Body Mass Index (BMI)
DiRenzo et al., (2014) stated on Chromosome 1p36, the location of MTHFR, has been studied with its relation to body mass index (BMI) which is defined obesity and lean mass. The C677T gene polymorphism results in reduced MTHFR activity (34% residual activity in T677T, 71% residual activity in C677T relative to C677C). The presence of metabolic syndrome is increasing worldwide, largely with obesity from poor diets and sedentary lifestyles. Diabetes and glucose tolerance impairment may be found in 20% of women age 55-65 years old. High blood glucose is the third leading cause of premature death globally. MTHFR mutations can lead to tissue dysfunction causing metabolic and body composition modification. Additionally, the regulation of mitochondrial function and cell apoptosis can affect body mass variations.
Sarcopenia is a syndrome characterized by progressive and generalized loss of skeletal muscle mass and strength. There is a risk of adverse outcomes like impaired protein turnover, insulin resistance, mobility loss, osteoporosis and increased mortality. Sarcopenia is commonly referred to the age-related decrease in function and quality.
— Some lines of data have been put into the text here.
Background: an optimization exercise with open tools, aiming at small area. Do not read the settings as production practice.
In this exercise RTL edits were held to simulation tests only and were not proved equivalent to the original.

==> flow/design.v (excerpt) <==
module converter(
    input clk,
    input rst,
    input [31:0] im,
    input iop,
    output [31:0] result,
    output [7:0] pc1,
    output [7:0] pc2,
    output [7:0] pc3,
    output [7:0] pc4,
    output [7:0] pn5,
    output [7:0] pn6,
    output [7:0] pn7,
    output [7:0] pn8
);
Settings: LEC_CHECK=0, ABC_AREA=1, CAP_MARGIN=20, CORE_MARGIN=2, CORE_UTILIZATION=40, CTS_BUF_LIST=sky130_fd_sc_hd__clkbuf_16, CTS_CLUSTER_DIAMETER=200, CTS_CLUSTER_SIZE=30, SLEW_MARGIN=20; clock period 90.0 ns.
standard.sh (not shown) runs the stock make flow with config.mk's settings and CLKGATE_MAP_FILE= SYNTH_SCRIPT=/design/flow/synth_recipe.tcl, a recipe that flattens the netlist after the stock synthesis.
==> flow/flow/run.sh <==
#!/bin/bash
# Own layout flow: the standard ORFS flow, with an area-oriented ABC script
# for synthesis (no buffering/upsizing, no full-adder extraction) and small
# buffers on the ports. Each tool's full log stays under orfs/logs/; make's own
# output goes to flow_make.log in the work folder.
set -euo pipefail
W=$(pwd)
rm -rf "$W/myscripts"
cp -r "$FLOW_HOME/scripts" "$W/myscripts"
cp "$W/flow/abc_area.script" "$W/myscripts/abc_area.script"
bash "$W/standard.sh" \
    SCRIPTS_DIR="$W/myscripts" \
    ADDER_MAP_FILE= \
    ABC_AREA=1 \
    "BUFFER_PORTS_ARGS=-buffer_cell sky130_fd_sc_hd__buf_1" \
    finish > "$W/flow_make.log" 2>&1
==> flow/flow/abc_area.script <==
strash
&get -n
&deepsyn -T 20
&put
dch -f
amap
strash
&get -n
&deepsyn -T 20
&put
dch -f
amap -m
topo
Change:
- CTS_CLUSTER_DIAMETER: 200 -> not set
- CTS_CLUSTER_SIZE: 30 -> not set
After rerunning: Die area stays the same; wire length does not change; fmax does not change; global-route usage stays the same; synthesized cell count does not change; clock-buffer cell count stays the same.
Sarcopenic obesity has been defined as changes in body composition that result in loss of muscle mass and strength combined with obesity. A study recruited by Clinical Nutrition and Nutrigenomic division of University of Rome Tor Vergata in 2013 on 44 obese women with metabolic syndrome (MS) and placed on a tailored hypocaloric diet for 12 weeks. The participants were split into two groups, T(+) carriers and T (-) non-carriers of C677T MTHFR gene polymorphism. Initial findings showed T(+) were fatter than T(-) carriers. Custom dietary approaches were taken for T(+) women who had a dramatic loss of total body lean (TBLean) mass by providing adequate proteins, omega 3 fatty acid rich food, aiding to preserve muscle mass and prevent sarcopenia 3.